Is that a bad practice to have my create_app() in the __init__.py?

  • 1
    "But based on hackersandslackers.com article, this does not seems a good practice" Can you clarify why? The quote you provided does not support your statement. Apr 4, 2022 at 16:05
  • sure. Article: Notice there's no app.py, main.py // Other tutorials: app.py Apr 4, 2022 at 16:06
  • And from a recent StackOverflow post "The init.py has a different purpose and should rarely contain code." so I am just confused about the best practices for factory pattern Apr 4, 2022 at 16:09
  • 1
    I still don't follow. Just because they implemented it one way does not mean other ways are bad practices, especially if "[t]he vast majority of the code available online is using [the other] structure". I think this point is important to clarify your question, because it is not clear to me whether you are asking in the general sense whether putting code in __init__.py should be avoided, or whether Flask and FastAPI applications should prefer one or the other structure. Apr 4, 2022 at 16:14
  • 2
    One major issue with putting non-trivial code in __init__.py is that you can easily run into circular import issues, because that code will be automatically imported whenever some other code imports something within that package. If __init__.py depends on something within the same package, by importing it, and other code within the same package also imports something from the same package, you can easily get a circular import error.
    – davidA
    Oct 18, 2023 at 0:27

1 Answer 1


I think you are missing an important piece here that I personally found a little confusing when I first encountered it: packages in Python. You can write a lot useful and sophisticated code in Python and never need to use packages. They can be really useful, however, especially if you need to distribute your code to others.

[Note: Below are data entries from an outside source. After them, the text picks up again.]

What follows belongs to an exercise in optimizing a design on an open flow for a short achievable clock period and few clock cycles; a production flow would make more cautious choices. The RTL was checked by simulation tests, not by an equivalence proof against the original design. Power and IR drop assume default switching activity.

==> design.v <==
module crc_frame_enc (
    input  wire        clk,
    input  wire        rst,         
    input  wire        cmd_valid,
    output wire        cmd_ready,
    input  wire [15:0] cmd,
    output reg         rsp_valid,
    output reg  [2:0]  rsp_kind,
    output reg  [63:0] rsp_data
);
    localparam [7:0] WRITE_FLAG = 8'h80;
    localparam [7:0] SLOT_A     = 8'h30;
    localparam [7:0] SLOT_B     = 8'h38;
    localparam [2:0] K_OK     = 3'd0;
    localparam [2:0] K_VAL16  = 3'd1;
    localparam [2:0] K_BOOL   = 3'd2;
    localparam [2:0] K_REPORT = 3'd3;
    localparam [2:0] K_END    = 3'd4;
    localparam [2:0] K_STAT   = 3'd5;
    localparam [2:0] K_FAULT  = 3'd6;
    localparam [1:0] PH_LOAD  = 2'd0;
    localparam [1:0] PH_EMIT  = 2'd1;
    localparam [1:0] PH_DONE  = 2'd2;
    localparam [1:0] PH_FAULT = 2'd3;
    localparam [2:0] F_INVALID_SLOT = 3'd1;
    localparam [2:0] F_PAYLOAD_LEN  = 3'd2;
    localparam [2:0] F_SEQUENCE     = 3'd3;
    localparam [2:0] F_ILLEGAL      = 3'd4;
    function [15:0] crc_step;
        input [15:0] c;
        input [7:0]  b;
        integer i;
        reg [15:0] x;
        begin
            x = c ^ {8'h00, b};
            for (i = 0; i < 8; i = i + 1)
                x = x[0] ? ((x >> 1) ^ 16'h8408) : (x >> 1);
            crc_step = x;
        end
    endfunction
    reg rst_q;
    reg rdy_r;
    assign cmd_ready = rdy_r;
    always @(posedge clk) begin
        rst_q <= rst;
        rdy_r <= !rst;
    end
    wire [7:0] i_op  = cmd[15:8];
    wire [7:0] i_arg = cmd[7:0];
    wire       i_z   = (i_arg == 8'h00);
    wire       i_acc = !rst && cmd_valid && rdy_r;
    wire       i_push = (i_op == 8'h21);
    reg        b_v;
    reg        b_rst, b_stat, b_init, b_upd, b_rd, b_chk, b_new;
    reg        b_push, b_slot, b_start, b_next, b_ill;
    reg        b_slotok, b_slotb;    
    reg [7:0]  b_byte;
    reg [15:0] b_mb;                 
    always @(posedge clk) begin
        b_v      <= i_acc;
        b_rst    <= (i_op == 8'h01) && i_z;
        b_stat   <= (i_op == 8'h02) && i_z;
        b_init   <= (i_op == 8'h10) && i_z;
        b_upd    <= (i_op == 8'h11);
        b_rd     <= (i_op == 8'h12) && i_z;
        b_chk    <= (i_op == 8'h13) && i_z;
        b_new    <= (i_op == 8'h20) && i_z;
        b_push   <= i_push;
        b_slot   <= (i_op == 8'h22);
        b_start  <= (i_op == 8'h23) && i_z;
        b_next   <= (i_op == 8'h24) && i_z;
        b_ill    <= !(((i_op == 8'h01) || (i_op == 8'h02) || (i_op == 8'h10) ||
                       (i_op == 8'h12) || (i_op == 8'h13) || (i_op == 8'h20) ||
                       (i_op == 8'h23) || (i_op == 8'h24)) && i_z) &&
                    (i_op != 8'h11) && (i_op != 8'h21) && (i_op != 8'h22);
        b_slotok <= (i_arg == 8'd1) || (i_arg == 8'd2);
        b_slotb  <= (i_arg == 8'd2);
        b_byte   <= i_arg;
        b_mb     <= crc_step(16'h0000, i_arg);
    end
    reg [15:0] crc_r;
    reg [15:0] pcrc;         
    reg [7:0]  pay [0:63];   
    reg [6:0]  wp;
    reg        slot_b;       
    reg        slotv;
    reg [15:0] cks;
    reg        cksv;
    reg [3:0]  seq;
    reg        repv;
    reg [1:0]  phase;
    reg [2:0]  err;
    reg [9:0]  pend;         
    reg        push_en;      
    wire ph_load  = (phase == PH_LOAD);
    wire ph_emit  = (phase == PH_EMIT);
    wire ph_done  = (phase == PH_DONE);
    wire ph_fault = (phase == PH_FAULT);
    wire wp_full  = wp[6];
    wire [8:1] chunk_nz;
    genvar g;
    generate
        for (g = 1; g <= 8; g = g + 1) begin : g_nz
            assign chunk_nz[g] = |{pay[7*g+6], pay[7*g+5], pay[7*g+4], pay[7*g+3],
                                   pay[7*g+2], pay[7*g+1], pay[7*g]};
        end
    endgenerate
    wire [9:0] low = pend & ~(pend - 10'd1);
    reg  [3:0] low_idx;
    reg  [3:0] seq_after;
    integer k;
    always @(*) begin
        low_idx   = 4'd0;
        seq_after = 4'd0;
        for (k = 0; k < 10; k = k + 1)
            if (low[k]) begin
                low_idx   = low_idx   | k[3:0];
                seq_after = seq_after | (k[3:0] + 4'd1);
            end
    end
    wire f_push  = b_push  && !push_en;
    wire f_slot  = b_slot  && (!ph_load || !b_slotok);
    wire f_start = b_start && (ph_fault || !wp_full || !slotv);
    wire f_next  = b_next  && (ph_load || ph_fault);
    wire fault   = b_ill || f_push || f_slot || f_start || f_next;
    wire [2:0] fcode =
        b_ill                                  ? F_ILLEGAL      :
        (b_slot && ph_load)                    ? F_INVALID_SLOT :
        ((b_push && ph_load) ||
         (b_start && !ph_fault && !wp_full))   ? F_PAYLOAD_LEN  :
                                                 F_SEQUENCE;
    wire do_clr   = b_v && (b_rst || b_new);
    wire do_push  = push_en;
    wire do_slot  = b_v && b_slot  && !f_slot;
    wire do_start = b_v && b_start && !f_start;
    wire do_emit  = b_v && b_next  && ph_emit;
    reg [1:0] phase_nx;
    reg [6:0] wp_nx;
    always @(*) begin
        phase_nx = phase;
        if (rst_q || do_clr)
            phase_nx = PH_LOAD;
        else if (b_v && fault)
            phase_nx = PH_FAULT;
        else if (do_start)
            phase_nx = PH_EMIT;
        else if (do_emit && low[9])
            phase_nx = PH_DONE;
        wp_nx = wp;
        if (rst_q || do_clr)
            wp_nx = 7'd0;
        else if (do_push)
            wp_nx = wp + 7'd1;
    end
    wire [31:0] stat_word = {12'd0, seq, 1'b0, wp, repv, cksv, slotv, err, phase};
    always @(posedge clk) begin
        if (do_push) begin : shift
            integer i;
            for (i = 0; i < 63; i = i + 1)
                pay[i] <= pay[i+1];
            pay[63] <= b_byte;
        end
    end
    always @(posedge clk) begin
        push_en <= i_acc && i_push && (phase_nx == PH_LOAD) && !wp_nx[6];
        phase   <= phase_nx;
        wp      <= wp_nx;
        if (rst_q) begin
            crc_r  <= 16'hFFFF;
            pcrc   <= 16'hFFFF;
            slot_b <= 1'b0;
            slotv  <= 1'b0;
            cks    <= 16'h0000;
            cksv   <= 1'b0;
            seq    <= 4'd0;
            repv   <= 1'b0;
            err    <= 3'd0;
            pend   <= 10'd0;
        end else begin
            if (b_v && (b_rst || b_init))
                crc_r <= 16'hFFFF;
            else if (b_v && b_upd)
                crc_r <= crc_step(crc_r, 8'h00) ^ b_mb;
            else if (do_start)
                crc_r <= pcrc;
            if (do_clr)
                pcrc <= 16'hFFFF;
            else if (do_push)
                pcrc <= crc_step(pcrc, 8'h00) ^ b_mb;
            if (do_slot) begin
                slot_b <= b_slotb;
                slotv  <= 1'b1;
            end else if (do_clr)
                slotv  <= 1'b0;
            if (do_start) begin
                cks  <= pcrc;
                cksv <= 1'b1;
            end else if (do_clr)
                cksv <= 1'b0;
            if (do_clr || do_start) begin
                seq  <= 4'd0;
                repv <= 1'b0;
            end else if (do_emit) begin
                seq  <= seq_after;
                repv <= 1'b1;
            end
            if (do_start)
                pend <= {1'b1, chunk_nz, 1'b1};
            else if (do_emit)
                pend <= pend & ~low;
            if (do_clr)
                err <= 3'd0;
            else if (b_v && fault && !ph_fault)
                err <= fcode;
        end
    end
    reg [55:0] chunk;
    integer s;
    always @(*) begin
        chunk = {24'd0, cks, (slot_b ? SLOT_B : SLOT_A), pay[63]} & {56{low[9]}};
        for (s = 0; s < 9; s = s + 1)
            chunk = chunk | ({pay[7*s+6], pay[7*s+5], pay[7*s+4], pay[7*s+3],
                              pay[7*s+2], pay[7*s+1], pay[7*s]} & {56{low[s]}});
    end
    always @(posedge clk) begin
        rsp_valid <= !rst && b_v;
        rsp_kind  <= fault                  ? K_FAULT  :
                     b_stat                 ? K_STAT   :
                     b_rd                   ? K_VAL16  :
                     b_chk                  ? K_BOOL   :
                     (b_next && ph_emit)    ? K_REPORT :
                     (b_next && ph_done)    ? K_END    :
                                              K_OK;
        rsp_data  <= fault               ? {61'd0, fcode} :
                     b_stat              ? {32'd0, stat_word} :
                     b_rd                ? {48'd0, crc_r} :
                     b_chk               ? {63'd0, (crc_r == 16'hF0B8)} :
                     (b_next && ph_emit) ? {WRITE_FLAG | {4'd0, low_idx}, chunk} :
                                           64'd0;
    end
endmodule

When you create an __init__.py in a directory, you are declaring a package. In your code above, you are creating a package named 'src'. I don't think this is a great name for a package and if you are using packages, I would give it a meaningful name instead. Another thing that you can do in a package is create a __main__.py file. Then you can run your package like python -m mypkg and whatever is in __main__.py will run after the __init__.py completes. If you use pip, for example, it's basically the same as running python -m pip. I actually prefer this way of running pip.

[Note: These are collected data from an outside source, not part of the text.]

From an optimization exercise on the open Yosys and OpenROAD flow, aimed at small area, a short achievable clock period and few clock cycles per item; shortcuts taken in it are not production practice.
Function was checked by simulation only, so behaviour that the tests miss may differ from the original.

## scrypt_blockmix
module scrypt_blockmix (
    input  wire          clk,
    input  wire          rst,         
    input  wire          in_valid,
    output wire          in_ready,
    input  wire [1023:0] in_data,
    output wire          out_valid,
    input  wire          out_ready,
    output wire [1023:0] out_data
);
    reg          idle_q;      
    reg          pre_q;       
    reg          run_q;       
    reg          ff_q;        
    reg          done_q;      
    reg          second_q;    
    reg  [2:0]   round_q;     
    reg  [511:0] x_q;
    reg  [511:0] w_q;
    reg  [511:0] ya_q;
    wire [511:0] x_rd;
    salsa_round_t u_rd (.x_i(x_q), .x_o(x_rd));
    wire [511:0] s_ff;
    genvar k;
    generate
        for (k = 0; k < 16; k = k + 1) begin : g_ff
            add32_sk u_add (.a(x_q[32*k +: 32]), .b(w_q[32*k +: 32]),
                            .s(s_ff[32*k +: 32]));
        end
    endgenerate
    wire [511:0] t_ff = s_ff ^ (ya_q & {512{~second_q}});
    wire [511:0] b_x  = in_data[1023:512] ^ in_data[511:0];
    assign in_ready  = pre_q;
    assign out_valid = done_q;
    assign out_data  = {w_q, ya_q};
    always @(posedge clk) begin
        if (rst) begin
            idle_q   <= 1'b1;
            pre_q    <= 1'b0;
            run_q    <= 1'b0;
            ff_q     <= 1'b0;
            done_q   <= 1'b0;
            second_q <= 1'b0;
            round_q  <= 3'd0;
        end else begin
            if (idle_q) begin
                if (pre_q && in_valid) begin
                    idle_q   <= 1'b0;
                    pre_q    <= 1'b0;
                    run_q    <= 1'b1;
                    second_q <= 1'b0;
                    round_q  <= 3'd1;
                end else begin
                    pre_q <= in_valid;
                end
            end
            if (run_q) begin
                round_q <= round_q + 3'd1;
                if (round_q == 3'd7) begin
                    run_q <= 1'b0;
                    ff_q  <= 1'b1;
                end
            end
            if (ff_q) begin
                ff_q     <= 1'b0;
  ...
export LEC_CHECK = 0
export ABC_AREA = 1
export CAP_MARGIN = 20
export CORE_MARGIN = 2
export CORE_UTILIZATION = 40
export CTS_BUF_LIST = sky130_fd_sc_hd__clkbuf_8
export CTS_CLUSTER_DIAMETER = 60
export CTS_CLUSTER_SIZE = 30
export PLACE_DENSITY = 0.5
export SLEW_MARGIN = 20
create_clock -name core_clock -period 35.0 [get_ports {clk}]
standard.sh (not shown) runs the stock make flow with config.mk's settings and CLKGATE_MAP_FILE= SYNTH_SCRIPT=/design/flow/synth_recipe.tcl, a recipe that flattens the netlist after the stock synthesis.
==> flow/flow/run.sh <==
#!/bin/bash
# The standard layout (the standard.sh: standard synthesis, ORFS place,
# CTS, route) at the design's clock and constraints, with these changes in
# how the layout is made:
#  - the port buffers that placement inserts on every input and output are
#    the smallest buffer cell instead of the default; after global placement
#    the output port buffers, which drive the port load, are made buf_2
#    (flow/outbuf.tcl);
#  - pins may sit on adjacent routing tracks, so that the 2054 ports fit on
#    the edge of a die sized for 40% utilisation;
#  - timing repair aims for 26 ns of setup slack instead of 0, so that it
#    sizes the round logic for speed although the 35 ns clock is met anyway.
set -euo pipefail
export BUFFER_PORTS_ARGS="-buffer_cell sky130_fd_sc_hd__buf_1"
export POST_GLOBAL_PLACE_TCL="$PWD/flow/outbuf.tcl"
export PLACE_PINS_ARGS="-min_distance 1 -min_distance_in_tracks"
export SETUP_SLACK_MARGIN=26
bash standard.sh > standard_flow.log 2>&1
==> flow/flow/outbuf.tcl <==
# Sourced after global placement (POST_GLOBAL_PLACE_TCL): the buffer that
# placement put on each output port drives the port's load and the wire to
# the die's edge, so it is made one size larger than the input buffers.
set n_outbuf 0
foreach bterm [[ord::get_db_block] getBTerms] {
  if { [$bterm getIoType] != "OUTPUT" } { continue }
  set net [$bterm getNet]
  if { $net == "NULL" } { continue }
  foreach iterm [$net getITerms] {
    if { ![$iterm isOutputSignal] } { continue }
    set inst [$iterm getInst]
    if { [[$inst getMaster] getName] == "sky130_fd_sc_hd__buf_1" } {
      replace_cell [$inst getName] sky130_fd_sc_hd__buf_2
      incr n_outbuf
    }
  }
}
puts "outbuf.tcl: $n_outbuf output port buffers set to buf_2"
The starting point finished clean.
Testbench counts at the start, summed over its fixed seeds: cycles 9,736, items 512.
Then changed:
==> flow/flow/run.sh (replaced) <==
#!/bin/bash
# The standard layout (the standard.sh: standard synthesis, ORFS place,
# CTS, route) at the design's clock and constraints, with two changes in how
# the layout is optimised:
#  - the port buffers that placement inserts on every input and output are
#    the smallest buffer cell instead of the default;
#  - timing repair aims for 25 ns of setup slack instead of 0, so that it
#    sizes the round logic for speed although the 35 ns clock is met anyway.
set -euo pipefail
export BUFFER_PORTS_ARGS="-buffer_cell sky130_fd_sc_hd__buf_1"
export SETUP_SLACK_MARGIN=25
bash standard.sh > standard_flow.log 2>&1
ABC_AREA = unset   (was 1)
CORE_UTILIZATION = 45   (was 40)
CTS_CLUSTER_DIAMETER = unset   (was 60)
CTS_CLUSTER_SIZE = unset   (was 30)
PLACE_DENSITY = 0.55   (was 0.5)
removed: flow/flow/outbuf.tcl
=>
- The changed run did not get past 3_2_place_iop
- area after synthesis came out lower by 11%
- synthesized cell count drops by 30%

---

main:
scrypt_blockmix again, from the RTL that the note above started with.
clock: 35.0 ns
lec_check: 0
abc_area: 1
cap_margin: 20
core_margin: 2
core_utilization: 40
cts_buf_list: sky130_fd_sc_hd__clkbuf_8
cts_cluster_diameter: 60
cts_cluster_size: 30
place_density: 0.5
slew_margin: 20
==> flow/flow/run.sh <==
#!/bin/bash
# The standard layout (the standard.sh: standard synthesis, ORFS place,
# CTS, route) at the design's clock and constraints, with these changes in
# how the layout is made:
#  - the port buffers that placement inserts on every input and output are
#    the smallest buffer cell instead of the default;
#  - pins may sit on adjacent routing tracks, so that the 2054 ports fit on
#    the edge of a die sized for 40% utilisation;
#  - timing repair aims for 27 ns of setup slack instead of 0, so that it
#    sizes the round logic for speed although the 35 ns clock is met anyway.
set -euo pipefail
export BUFFER_PORTS_ARGS="-buffer_cell sky130_fd_sc_hd__buf_1"
export PLACE_PINS_ARGS="-min_distance 1 -min_distance_in_tracks"
export SETUP_SLACK_MARGIN=27
bash standard.sh > standard_flow.log 2>&1
main ran in full, but the layout does not pass; the checks complain about max-capacitance violations.
Testbench counts of main, summed over its fixed seeds: cycles 9,736, items 512.
The following lists how the feature branch was set up differently from main:
==> flow/run.sh (new file) <==
#!/bin/bash
# synth_recipe.tcl (not shown) runs the flow's synth.tcl, then flattens the netlist and writes it again
# the make line also repeats each setting of config.mk as NAME=value (left out here)
make -C /OpenROAD-flow-scripts/flow DESIGN_CONFIG=/design/flow/config.mk WORK_HOME=/design/flow/orfs CLKGATE_MAP_FILE= SYNTH_SCRIPT=/design/flow/synth_recipe.tcl finish
-- flow/config.mk --
<<< main, line 8
export ABC_AREA = 1
>>> the feature branch, line 8
<<< main, line 11
export CORE_UTILIZATION = 40
export CTS_BUF_LIST = sky130_fd_sc_hd__clkbuf_8
export CTS_CLUSTER_DIAMETER = 60
export CTS_CLUSTER_SIZE = 30
export PLACE_DENSITY = 0.5
>>> the feature branch, line 10
export CORE_UTILIZATION = 25
export PLACE_DENSITY = 0.35
removed: flow/flow/run.sh
removed: flow/standard.sh
[summary]
The feature branch was carried through to the last stage, and its layout satisfied the timing, DRC and antenna checks.
The standard cells in the feature branch occupy less silicon area than those in main do.
Critical path depth up 43 in the feature branch wrt main
Compared with main, in the feature branch inverter count of the layout excluding clock inverters -about 80%, count of clock buffers in the final design +about 70%, overall routing resource usage -8.2 points, buffers inserted during post-CTS setup optimization -794, signed area change from the synthesized netlist to the final layout +6.4 points.
Compared with main, number of multi-input combinational cells in the layout in the feature branch decreased by more than a quarter.
Compared with main, the feature branch supports a lower clock frequency.

---

scrypt_blockmix again, from the RTL that the note above started with.
// scrypt_blockmix
module scrypt_blockmix (
    input  wire          clk,
    input  wire          rst,         
    input  wire          in_valid,
    output wire          in_ready,
    input  wire [1023:0] in_data,
    output wire          out_valid,
    input  wire          out_ready,
    output wire [1023:0] out_data
);
clock: 35.0 ns
lec_check: 0
abc_area: 1
cap_margin: 20
core_margin: 2
core_utilization: 40
cts_buf_list: sky130_fd_sc_hd__clkbuf_8
cts_cluster_diameter: 60
cts_cluster_size: 30
place_density: 0.5
slew_margin: 20
==> flow/flow/run.sh <==
#!/bin/bash
# The standard layout (the standard.sh: standard synthesis, ORFS place,
# CTS, route) at the design's clock and constraints, with these changes in
# how the layout is made:
#  - the port buffers that placement inserts on every input and output are
#    the smallest buffer cell instead of the default;
#  - pins may sit on adjacent routing tracks, so that the 2054 ports fit on
#    the edge of a die sized for 40% utilisation;
#  - timing repair aims for 26 ns of setup slack instead of 0, so that it
#    sizes the round logic for speed although the 35 ns clock is met anyway.
set -euo pipefail
export BUFFER_PORTS_ARGS="-buffer_cell sky130_fd_sc_hd__buf_1"
export PLACE_PINS_ARGS="-min_distance 1 -min_distance_in_tracks"
export SETUP_SLACK_MARGIN=26
bash standard.sh > standard_flow.log 2>&1
Testbench counts at the start, summed over its fixed seeds: cycles 9,736, items 512.
Edit:
==> flow/flow/run.sh (replaced) <==
#!/bin/bash
# The standard layout (the standard.sh: standard synthesis, ORFS place,
# CTS, route), except that the port buffers that placement inserts on every
# input and output are the smallest buffer cell instead of the default.
set -euo pipefail
export BUFFER_PORTS_ARGS="-buffer_cell sky130_fd_sc_hd__buf_1"
bash standard.sh > standard_flow.log 2>&1
--- a/flow/config.mk
+++ b/flow/config.mk
@@ -8 +7,0 @@
-export ABC_AREA = 1
@@ -11 +10 @@
-export CORE_UTILIZATION = 40
+export CORE_UTILIZATION = 45
@@ -13,3 +12 @@
-export CTS_CLUSTER_DIAMETER = 60
-export CTS_CLUSTER_SIZE = 30
-export PLACE_DENSITY = 0.5
+export PLACE_DENSITY = 0.55
What happened: The new run never finished: it broke off in 3_2_place_iop, error PPL-0024. Synthesized cell count goes down by a quarter to a third. Area after synthesis goes down by roughly a tenth.
Edit:
==> flow/flow/run.sh (replaced) <==
#!/bin/bash
# The standard layout (the standard.sh: standard synthesis, ORFS place,
# CTS, route) at the design's clock and constraints, with these changes in
# how the layout is made:
#  - the port buffers that placement inserts on every input and output are
#    the smallest buffer cell instead of the default;
#  - pins may sit on adjacent routing tracks, so that the 2054 ports fit on
#    the edge of a die sized for 40% utilisation;
set -euo pipefail
export BUFFER_PORTS_ARGS="-buffer_cell sky130_fd_sc_hd__buf_1"
export PLACE_PINS_ARGS="-min_distance 1 -min_distance_in_tracks"
bash standard.sh > standard_flow.log 2>&1
--- a/flow/config.mk
+++ b/flow/config.mk
@@ -7,0 +8 @@
+export ABC_AREA = 1
@@ -10 +11 @@
-export CORE_UTILIZATION = 45
+export CORE_UTILIZATION = 40
@@ -12 +13 @@
-export PLACE_DENSITY = 0.55
+export PLACE_DENSITY = 0.5
The changed run finished with timing, DRC and antenna clean.
Synthesized area grows by 12%.
Synthesized cell count grows by 44%.

[afterwards: timing with drivers on the ports]
In the flow no input, the clock included, has a driving cell. The finished layouts below were timed again as built, in two steps. Step 1 (the two cells are an assumption about what drives the block):
set clk [get_ports {clk}]
set_driving_cell -lib_cell sky130_fd_sc_hd__clkbuf_16 $clk
set_driving_cell -lib_cell sky130_fd_sc_hd__buf_2 [delete_from_list [all_inputs] $clk]
Step 2 also shifts input and output timing later by t, the mid clock arrival at the registers, as if the neighbouring blocks saw the same clock. Three values: ideal, step 1, step 2; two values: the first two.
run	t (ns)	setup slack, ns	hold slack, ns	pins driven straight from the clock port
the first run of note 1	1.252	25.895 / 25.769 / 26.115	0.495 / 0.495 / 0.495	1
main	1.268	25.849 / 25.728 / 25.738	0.483 / 0.483 / 0.483	1
the feature branch	1.102	20.892 / 20.892 / 20.892	0.471 / 0.471 / 0.471	1
the first run of note 3	1.242	25.968 / 25.849 / 26.084	0.491 / 0.491 / 0.491	1
the third run of note 3	1.256	24.531 / 24.531 / 24.531	0.491 / 0.491 / 0.491	1
The setup slack of main, which loses most, moves by -0.121 ns with the drivers and by -0.111 ns with both steps.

I've used Flask but I'm more familiar with FastAPI so I will focus on the latter. In general, FastAPI doesn't really care whether you structure your code as a package or not. You just need to inform the ASGI application where the FastAPI object is located. If seems to me, however, that the creator of FastAPI prefers using a module named main.py and putting the application object in the main module and name it app. I assert this because if you want to use the container images provided by the author, it will assume main:app is where the application object is located. I wouldn't get too hung up on that, though, because the author also says you probably don't want to use the provided images and recommends you craft your own image instead.

The upshot here is that for FastAPI, I wouldn't bother with packages unless they provide some sort of benefit for your application. Otherwise, I would stick with the main:app because that's the typical convention. But, in general, there's nothing incorrect about putting code in __init__.py. It's a perfect place for initializing the package regardless of how the code is being run. For example, if you want to have modules within your app that can be executed as standalone scripts, using the __init__.py is a good place for common initialization routines and declarations.

  • Perfect! Thank you for the answer Apr 5, 2022 at 8:07
  • Not sure how common/best practice this is or not, but I also find __init__.py useful for importing objects located deeply in my module structure, so that elsewhere in my code I can write from mypackage import MyObj instead of from mypackage.submodule.subsubmodule.script import MyObj.
    – jfaccioni
    Apr 6, 2022 at 13:00
  • @jfaccioni I've started doing this kind of thing recently when there's no obvious module that a 'constant' belongs to.